Right on cue. The Jackals of War, those that have infiltrated Buxton and found fertile ground for their venom and their diabolical schemes, are hoping, like all those who cloak themselves in the disguise of insurgents, and who employ terror and mayhem, to be given a slice of credibility. A social platform upon which to wage their propaganda war, a forum for finding fertile interest from the strained ethnic fabric of this country, while their sub-human atrocities, they hope, begin to acquire a veneer of justification.

They grasp at the most fragile of platforms; mayoral press conferences, appeals to the sentiments of veterans who may have fallen on hard times, hoping to incite resentment from serving ranks, and hatred-consumed columnists who once read a book they dimly understood on flea warfare.

The modus operandi is one employed by all the terrorist groups in the world. The formula is the same, one need only consult the literature of the other terrorist organizations, such as Al Qaeda, the Irish Republican Army, etc. on the propaganda war that must be fought fiercely alongside the war of terror, mayhem, rape, murder and infanticide. How unfortunate that it has always been that fertile fodder to such nonsense are those that are simply waiting for a cause, those that still with revolutionary zeal wear the Guevara beret like a badge of some adolescent affectation that they have long outgrown.

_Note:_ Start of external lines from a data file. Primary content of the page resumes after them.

**config.mk**
```make
export PLATFORM = sky130hd
export DESIGN_NAME = eic_top
export DESIGN_NICKNAME = d
export VERILOG_FILES = /design/src/hdl/eic_pkg.sv /design/src/hdl/eic_sync.sv /design/src/hdl/eic_chan.sv /design/src/hdl/eic_top.sv
export SDC_FILE = /design/constraint.sdc
export NUM_CORES = 1
export LEC_CHECK = 0
export BUFFER_PORTS_ARGS = -buffer_cell sky130_fd_sc_hd__buf_2
export CORE_MARGIN = 2
export CORE_UTILIZATION = 53
export DETAILED_ROUTE_END_ITERATION = 6
export PLACE_DENSITY = 0.84
export SYNTH_ARGS = -nofsm -noshare
export SYNTH_HDL_FRONTEND = slang
export SYNTH_HIERARCHICAL = 1
export SYNTH_SLANG_ARGS = --single-unit
```
**constraint.sdc**
```tcl
create_clock -name clk -period 4.5 [get_ports clk]
set_input_delay 0.45 -clock clk [delete_from_list [all_inputs] [get_ports clk]]
set_output_delay 0.45 -clock clk [all_outputs]
set_load 0.01 [all_outputs]
```
**src/hdl/eic_pkg.sv**
```systemverilog
// Overview of operation
// - set irq1 pending on selected edge/level
// - edge mode: vectoring or software clears irq1
// - level mode: irq1 pending follows active input
// - irq1 type bit: 0 level, 1 edge
// - irq1 active level from polarity bit
// - edge mode: vectoring or software clears irq0
// - level mode: irq0 pending follows active input
// - irq0 type bit: 0 level, 1 edge
// - irq0 active level from polarity bit
// - timer0 counts when run and (not gated or active)
package eic_pkg;

  ////////////////////////////////////////////////////////////////////////////////
  // register byte addresses
  localparam logic [7:0] EIC_CTRL_ADDR   = 8'h00;  // timer_irq_control_reg
  localparam logic [7:0] EIC_CFG_ADDR    = 8'h04;  // ext_irq_config_reg
  localparam logic [7:0] EIC_TMOD_ADDR   = 8'h08;  // gate select bits
  localparam logic [7:0] EIC_STAT_ADDR   = 8'h0C;  // sticky event status
  localparam logic [7:0] EIC_CLR_ADDR    = 8'h10;  // write-one-to-clear status
  localparam logic [7:0] EIC_EN_ADDR     = 8'h14;  // interrupt enable

  // control register field positions
  localparam int EIC_CTRL_TYPE0_BIT = 0;  // ext_irq0_type_select
  localparam int EIC_CTRL_PEND0_BIT = 1;  // ext_irq0_pending
  localparam int EIC_CTRL_TYPE1_BIT = 2;  // ext_irq1_type_select
  localparam int EIC_CTRL_PEND1_BIT = 3;  // ext_irq1_pending
  localparam int EIC_CTRL_RUN0_BIT  = 4;  // timer0_run
  // configuration register field positions
  localparam int EIC_CFG_POL0_BIT   = 3;  // ext_irq0_polarity
  localparam int EIC_CFG_POL1_BIT   = 7;  // ext_irq1_polarity
  // gate register field position
  localparam int EIC_TMOD_TIMER0_GATE_SELECT_BIT = 3;  // timer0_gate_select

  // reset values
  localparam logic [7:0] EIC_CTRL_RST = 8'h00;
  localparam logic [7:0] EIC_CFG_RST  = 8'h00;
  localparam logic [7:0] EIC_TMOD_RST = 8'h00;
  localparam logic [1:0] EIC_STAT_RST = 2'h0;

  // axi responses
  localparam logic [1:0] EIC_RESP_OKAY   = 2'h0;
  localparam logic [1:0] EIC_RESP_SLVERR = 2'h2;

  // one external interrupt channel: configuration in, pending out
  typedef struct packed {
    logic typeEdge;   // 1 edge, 0 level
    logic polHigh;    // 1 active high, 0 active low
    logic vectorAck;  // cpu vectors to this channel
    logic swClear;    // software writes pending to 0
    logic swSet;      // software writes pending to 1
  } eic_chan_ctl_type;

  // axi write side state
  typedef enum logic [1:0] {EIC_W_IDLE, EIC_W_RESP} eic_wstate_type;

endpackage : eic_pkg

```
**src/hdl/eic_sync.sv**
```systemverilog
`timescale 1ns/1ps
// three-stage input synchroniser with agreement filter
module eic_sync
  import eic_pkg::*;
(
  input  wire logic clk,
  input  wire logic sys_rst,
  input  wire logic pinIn,
  output logic      syncOut
);

  typedef struct packed {
    logic [2:0] stage;  // stage[0] is the metastable catcher
    logic       level;  // filtered level
  } eic_sync_state_type;

  eic_sync_state_type stReg;   // registered state
  eic_sync_state_type stNext;  // next state

  ////////////////////////////////////////////////////////////////////////////////
  // only stage[1] reads stage[0]; level moves when stages 1 and 2 agree
  always_comb begin
    stNext       = stReg;
    stNext.stage = {stReg.stage[1:0], pinIn};
    if (stReg.stage[1] == stReg.stage[2]) begin
      stNext.level = stReg.stage[2];
    end
  end

  // register; reset to the idle high level of an active-low pin so that the
  // default polarity sees no false active level or edge after reset
  always_ff @(posedge clk) begin
    if (sys_rst) begin
      stReg <= '1;
    end else begin
      stReg <= stNext;
    end
  end

  assign syncOut = stReg.level;

endmodule : eic_sync

```
**src/hdl/eic_chan.sv**
```systemverilog
`timescale 1ns/1ps
// one external interrupt channel: polarity, trigger type, pending flag
module eic_chan
  import eic_pkg::*;
(
  input  wire logic             clk,
  input  wire logic             sys_rst,
  input  wire logic             syncIn,
  input  wire eic_chan_ctl_type ctl,
  output logic                  active,
  output logic                  pending,
  output logic                  edgeEvent
);

  typedef struct packed {
    logic activeDly;  // previous active level
    logic pend;       // pending flag
  } eic_chan_state_type;

  eic_chan_state_type stReg;   // registered state
  eic_chan_state_type stNext;  // next state
  logic               rise;    // one-cycle active transition

  ////////////////////////////////////////////////////////////////////////////////
  // polarity applied to synchronised pin
  assign active = ctl.polHigh ? syncIn : ~syncIn;
  assign rise   = active & ~stReg.activeDly;

  // pending flag update
  always_comb begin
    stNext           = stReg;
    stNext.activeDly = active;
    if (ctl.typeEdge) begin
      // edge mode: clears from vectoring or software, edge wins
      if (ctl.vectorAck || ctl.swClear) begin
        stNext.pend = 1'b0;
      end
      if (ctl.swSet) begin
        stNext.pend = 1'b1;
      end
      if (rise) begin
        stNext.pend = 1'b1;
      end
    end else begin
      // level mode: flag tracks the active input
      stNext.pend = active;
    end
  end

  // register
  always_ff @(posedge clk) begin
    if (sys_rst) begin
      stReg <= '0;
    end else begin
      stReg <= stNext;
    end
  end

  assign pending   = stReg.pend;
  assign edgeEvent = ctl.typeEdge & rise;

endmodule : eic_chan

```
**src/hdl/eic_top.sv**
```systemverilog
`timescale 1ns/1ps
// external interrupt flag control with axi4-lite register access
module eic_top
  import eic_pkg::*;
(
  input  wire logic        clk,
  input  wire logic        sys_rst,
  // external pins
  input  wire logic        extIrq0Input,
  input  wire logic        extIrq1Input,
  // cpu vectoring acknowledges
  input  wire logic        vectorAck0,
  input  wire logic        vectorAck1,
  // core-facing outputs
  output logic             extIrq0Pending,
  output logic             extIrq1Pending,
  output logic             timer0CountEnable,
  output logic             irqOut,
  // axi4-lite slave
  input  wire logic [7:0]  s_axi_awaddr,
  input  wire logic        s_axi_awvalid,
  output logic             s_axi_awready,
  input  wire logic [31:0] s_axi_wdata,
  input  wire logic [3:0]  s_axi_wstrb,
  input  wire logic        s_axi_wvalid,
  output logic             s_axi_wready,
  output logic [1:0]       s_axi_bresp,
  output logic             s_axi_bvalid,
  input  wire logic        s_axi_bready,
  input  wire logic [7:0]  s_axi_araddr,
  input  wire logic        s_axi_arvalid,
  output logic             s_axi_arready,
  output logic [31:0]      s_axi_rdata,
  output logic [1:0]       s_axi_rresp,
  output logic             s_axi_rvalid,
  input  wire logic        s_axi_rready
);

  ////////////////////////////////////////////////////////////////////////////////
  // block state
  typedef struct packed {
    logic [7:0]     ctrl;      // control bits, pending bits unused here
    logic [7:0]     cfg;       // polarity configuration
    logic [7:0]     tmod;      // gate select
    logic [1:0]     stat;      // sticky events
    logic [1:0]     en;        // interrupt enables
    logic           awHeld;    // write address captured
    logic [7:0]     awAddr;    // captured write address
    logic           wHeld;     // write data captured
    logic [31:0]    wData;     // captured write data
    logic [3:0]     wStrb;     // captured strobes
    eic_wstate_type wState;    // write response state
    logic [1:0]     bResp;     // write response code
    logic           rValid;    // read data valid
    logic [31:0]    rData;     // read data
    logic [1:0]     rResp;     // read response code
  } eic_top_state_type;

  eic_top_state_type stReg;    // registered state
  eic_top_state_type stNext;   // next state

  logic             sync0;     // synchronised irq0 pin
  logic             sync1;     // synchronised irq1 pin
  logic             active0;   // irq0 at its active level
  logic             active1;   // irq1 at its active level
  logic             pend0;     // irq0 pending flag
  logic             pend1;     // irq1 pending flag
  logic             edge0;     // irq0 edge event
  logic             edge1;     // irq1 edge event
  eic_chan_ctl_type ctl0;      // irq0 channel controls
  eic_chan_ctl_type ctl1;      // irq1 channel controls
  logic             doWrite;   // write commits this cycle
  logic             ctrlWr;    // control register written with byte 0
  logic [7:0]       wByte0;    // low byte of committed write

  ////////////////////////////////////////////////////////////////////////////////
  // decode: address maps to a register
  function automatic logic addrMapped(input logic [7:0] a);
    addrMapped = (a == EIC_CTRL_ADDR) || (a == EIC_CFG_ADDR) ||
                 (a == EIC_TMOD_ADDR) || (a == EIC_STAT_ADDR) ||
                 (a == EIC_CLR_ADDR) || (a == EIC_EN_ADDR);
  endfunction : addrMapped

  ////////////////////////////////////////////////////////////////////////////////
  // input synchronisers
  eic_sync u_sync0 (
    .clk     (clk),
    .sys_rst (sys_rst),
    .pinIn   (extIrq0Input),
    .syncOut (sync0)
  );

  eic_sync u_sync1 (
    .clk     (clk),
    .sys_rst (sys_rst),
    .pinIn   (extIrq1Input),
    .syncOut (sync1)
  );

  ////////////////////////////////////////////////////////////////////////////////
  // write commit decode shared by channels and registers
  assign doWrite = stReg.awHeld && stReg.wHeld && (stReg.wState == EIC_W_IDLE);
  assign wByte0  = stReg.wData[7:0];
  assign ctrlWr  = doWrite && (stReg.awAddr == EIC_CTRL_ADDR) && stReg.wStrb[0];

  // channel controls from registers and software writes
  always_comb begin
    ctl0.typeEdge  = stReg.ctrl[EIC_CTRL_TYPE0_BIT];
    ctl0.polHigh   = stReg.cfg[EIC_CFG_POL0_BIT];
    ctl0.vectorAck = vectorAck0;
    ctl0.swClear   = ctrlWr && !wByte0[EIC_CTRL_PEND0_BIT];
    ctl0.swSet     = ctrlWr && wByte0[EIC_CTRL_PEND0_BIT];
    ctl1.typeEdge  = stReg.ctrl[EIC_CTRL_TYPE1_BIT];
    ctl1.polHigh   = stReg.cfg[EIC_CFG_POL1_BIT];
    ctl1.vectorAck = vectorAck1;
    ctl1.swClear   = ctrlWr && !wByte0[EIC_CTRL_PEND1_BIT];
    ctl1.swSet     = ctrlWr && wByte0[EIC_CTRL_PEND1_BIT];
  end

  ////////////////////////////////////////////////////////////////////////////////
  // interrupt channels
  eic_chan u_chan0 (
    .clk       (clk),
    .sys_rst   (sys_rst),
    .syncIn    (sync0),
    .ctl       (ctl0),
    .active    (active0),
    .pending   (pend0),
    .edgeEvent (edge0)
  );

  eic_chan u_chan1 (
    .clk       (clk),
    .sys_rst   (sys_rst),
    .syncIn    (sync1),
    .ctl       (ctl1),
    .active    (active1),
    .pending   (pend1),
    .edgeEvent (edge1)
  );

  ////////////////////////////////////////////////////////////////////////////////
  // register file and axi4-lite slave
  always_comb begin
    stNext = stReg;

    // write address and data accepted in either order
    if (s_axi_awvalid && !stReg.awHeld) begin
      stNext.awHeld = 1'b1;
      stNext.awAddr = s_axi_awaddr;
    end
    if (s_axi_wvalid && !stReg.wHeld) begin
      stNext.wHeld = 1'b1;
      stNext.wData = s_axi_wdata;
      stNext.wStrb = s_axi_wstrb;
    end

    // commit the write, then respond
    if (doWrite) begin
      stNext.awHeld = 1'b0;
      stNext.wHeld  = 1'b0;
      stNext.wState = EIC_W_RESP;
      stNext.bResp  = addrMapped(stReg.awAddr) ? EIC_RESP_OKAY : EIC_RESP_SLVERR;
      if (stReg.wStrb[0]) begin
        case (stReg.awAddr)
          EIC_CTRL_ADDR: begin
            // pending bits live in the channels
            stNext.ctrl = wByte0 & 8'h15;
          end
          EIC_CFG_ADDR: begin
            stNext.cfg = wByte0;
          end
          EIC_TMOD_ADDR: begin
            stNext.tmod = wByte0;
          end
          EIC_CLR_ADDR: begin
            stNext.stat = stReg.stat & ~wByte0[1:0];
          end
          EIC_EN_ADDR: begin
            stNext.en = wByte0[1:0];
          end
          default: begin
            // read-only or unmapped: no storage
          end
        endcase
      end
    end

    // response handshake
    case (stReg.wState)
      EIC_W_RESP: begin
        if (s_axi_bready) begin
          stNext.wState = EIC_W_IDLE;
        end
      end
      default: begin
        // idle: nothing pending
      end
    endcase

    // sticky events: set wins over clear
    if (edge0 || (active0 && !ctl0.typeEdge)) begin
      stNext.stat[0] = 1'b1;
    end
    if (edge1 || (active1 && !ctl1.typeEdge)) begin
      stNext.stat[1] = 1'b1;
    end

    // read channel
    if (stReg.rValid) begin
      if (s_axi_rready) begin
        stNext.rValid = 1'b0;
      end
    end else if (s_axi_arvalid) begin
      stNext.rValid = 1'b1;
      stNext.rResp  = addrMapped(s_axi_araddr) ? EIC_RESP_OKAY : EIC_RESP_SLVERR;
      stNext.rData  = 32'h0000_0000;
      case (s_axi_araddr)
        EIC_CTRL_ADDR: begin
          stNext.rData[7:0] = stReg.ctrl;
          stNext.rData[EIC_CTRL_PEND0_BIT] = pend0;
          stNext.rData[EIC_CTRL_PEND1_BIT] = pend1;
        end
        EIC_CFG_ADDR: begin
          stNext.rData[7:0] = stReg.cfg;
        end
        EIC_TMOD_ADDR: begin
          stNext.rData[7:0] = stReg.tmod;
        end
        EIC_STAT_ADDR: begin
          stNext.rData[1:0] = stReg.stat;
        end
        EIC_EN_ADDR: begin
          stNext.rData[1:0] = stReg.en;
        end
        default: begin
          // clear register and unmapped read as zero
        end
      endcase
    end
  end

  // state register
  always_ff @(posedge clk) begin
    if (sys_rst) begin
      stReg        <= '0;
      stReg.ctrl   <= EIC_CTRL_RST;
      stReg.cfg    <= EIC_CFG_RST;
      stReg.tmod   <= EIC_TMOD_RST;
      stReg.stat   <= EIC_STAT_RST;
      stReg.wState <= EIC_W_IDLE;
    end else begin
      stReg <= stNext;
    end
  end

  ////////////////////////////////////////////////////////////////////////////////
  // outputs
  assign s_axi_awready = !stReg.awHeld;
  assign s_axi_wready  = !stReg.wHeld;
  assign s_axi_bvalid  = (stReg.wState == EIC_W_RESP);
  assign s_axi_bresp   = stReg.bResp;
  assign s_axi_arready = !stReg.rValid;
  assign s_axi_rvalid  = stReg.rValid;
  assign s_axi_rdata   = stReg.rData;
  assign s_axi_rresp   = stReg.rResp;

  assign extIrq0Pending = pend0;
  assign extIrq1Pending = pend1;
  assign irqOut         = |(stReg.stat & stReg.en);

  // timer 0 enable: run and (ungated or irq0 active)
  assign timer0CountEnable = stReg.ctrl[EIC_CTRL_RUN0_BIT] &&
                             (!stReg.tmod[EIC_TMOD_TIMER0_GATE_SELECT_BIT] || active0);

endmodule : eic_top

```
==> flow_summary_export.csv <==
group,metric,value,unit
outcome,status,"finished clean",
floorplanning,die_w,79.68,um
clock_tree,postCtsHoldBufs,0,
synthesis,ys.flop_type,"dfxtp_1",
placement,numPlacedInstances,437,
cells_and_area,regArea,1341,um2
clock_tree,cts_tree,"done",
synthesis,ys_ff_latch,67,
routing,wl_per_cell,12.26,um
floorplanning,fp-row-count,27,
timing,fmax,522.2,MHz
grt,grt_max_degree,68,
routing,ant_nets,0,
cells_and_area,multi_input_area,1419,um2
synthesis,synth_edf_count,0,
clock_tree,clkTransAtPathRegs,0.07,ns
timing,worstMarginPinSlew,1.125,ns
cells_and_area,diodes,0,
clock_tree,cts_buffers,9,
timing,setup_tns,0,ns
cells_and_area,final_cell_mix,"67 x dfxtp_1, 54 x buf_2, 40 x nor2_1, 36 x mux2i_1, 29 x nand2_1",
cells_and_area,finalNonFillerCells,453,
setup_path,path_max_fanout,7,
floorplanning,ioPinCount,108,
timing,hold_violations,0,
setup_path,arrival,2.10,ns
synthesis,synth.top_cell.area_share,44.19,%
synthesis,avgSynthCellArea,9.034,um2
placement,hpwlAfterDp,4008,um
placement,place.gp.congestion,0.7824,
timing,slew_headroom,25.01,%
timing,slew_violations,0,
placement,io_buffers,54,
grt,grt_use_total,19.28,%
synthesis,synthArstFlopShare,0,%
timing,rsz0062_at_grt,"no",
clock_tree,clock_latency,0.34,ns
grt,grt_antenna_before_repair,0,
clock_tree,cts_root_buf,"clkbuf_8",
timing,finalHoldWorstSlack,0.2801,ns
power_and_ir_drop,leakage,1.549,nW
routing,wl,5555,um
power_and_ir_drop,vdd_drop_max,0.2021,mV
timing,fin_crit,1.915,ns
synthesis,syn-cell-area,3035,um2
worst_hold_path,hp-class,"in -> reg",
timing,period_share,42.56,%
cells_and_area,layout_commonest_cell,"dfxtp_1",
setup_path,rrSetupSlack,2.58,ns
cells_and_area,area_growth,9.728,%
clock_tree,cts.repair.resized,0,
setup_path,slowest_delay,0.48,ns
routing,drc,0,
floorplanning,dieArea,6349,um2
routing,viasPerCell,5.115,
clock_tree,cts_sinks,67,
setup_path,worst-r2r-cell-count,6,
worst_hold_path,hold_depth,2,
routing,drtIter0Drc,155,
grt,grt_pass1_wl,9570,um
setup_path,slowest_stage,"and4_1",
setup_path,critical_path_class,"reg -> reg",
synthesis,ys_types,41,
routing,vias,2317,
placement,placed_area,3162,um2
synthesis,yosysWarnings,6,
timing,setup_viol,0,
setup_path,startpoint_type,"flop",
synthesis,netlist_top_cells_area,"dfxtp_1 44%, mux2i_1 12%, buf_4 8.9%, nor2_1 4.9%, a21oi_1 3.6%",
floorplanning,die_y,79.68,um
setup_path,cp_cell_sequence,"nor4_4 -> and4_1 -> nor2b_1 -> nor3b_1 -> o21ai_0 -> a21oi_2",
clock_tree,h-tree-depth,3,
cells_and_area,fin_util,60.49,%
clock_tree,postCtsSetupRepairBufs,0,
floorplanning,fp.coreArea,5507,um2
grt,grt_overflow,0,
floorplanning,initial_core_util,55.12,%
grt,grt_pass1_vias,2243,
setup_path,cp.required,4.68,ns
setup_path,critPathCaptureType,"flop",
synthesis,yosysSeqAreaShare,44.19,%
clock_tree,clock_path_buffers,2,
cells_and_area,layout-drive-gt1-share,21.52,%
cells_and_area,nets,439,
synthesis,netlist_instances,336,
cells_and_area,fin_area,3331,um2
timing,fin_skew,0.006288,ns
flow_run,drv_cap,0,
power_and_ir_drop,powerDensity,342.4,nW/um2
synthesis,synth_top_cell_by_area,"dfxtp_1",
routing,first_pass_iters,5,
cells_and_area,fill_cells,477,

Rev Malcolm Rodrigues may have once played a leading role in the activism against the Burnham regime, but he has forgotten how to separate legitimate activism from terrorism. Indeed, nothing in his past activist experience has ever descended into the inferno unleashed on Lusignan. In his zeal to once again don the revolutionary garb of social change, he seems willing to suggest that those that murder children in their sleep are people with whom legitimate governments should negotiate. No sensible, intelligent, moral and logical person will ever suggest that the murder that happened in Lusignan is justified by any social grievance, any marginalization, whether real, perceived or manufactured.

Surely, in Guyana we have other means of addressing marginalization than murdering innocent people in their sleep. Surely, in Guyana, we have other means of addressing economic stagnation than by targeting poor Indo-Guyanese.

Surely, in Guyana, our politicians are not so bankrupt that if there are legitimate issues of power sharing and democratic reforms to be addressed, we can address them other than by inciting racial hatred, committing robbery, rape, and murder. And surely, an academic who also happens to be a leader of the Catholic Church, can suggest more constructive ways of addressing his own observation of marginalization than by counseling dialogue with criminals.

No, Fr Malcolm, you cannot commit such blasphemy against decent human beings in the quest for relevance for your own raison d’etre. Follow the advice given by one of the many writers who have been disgusted by your call for dialogue with these murderers – use your own good office to begin to effect change. Your call is morally reprehensible and socially irresponsible.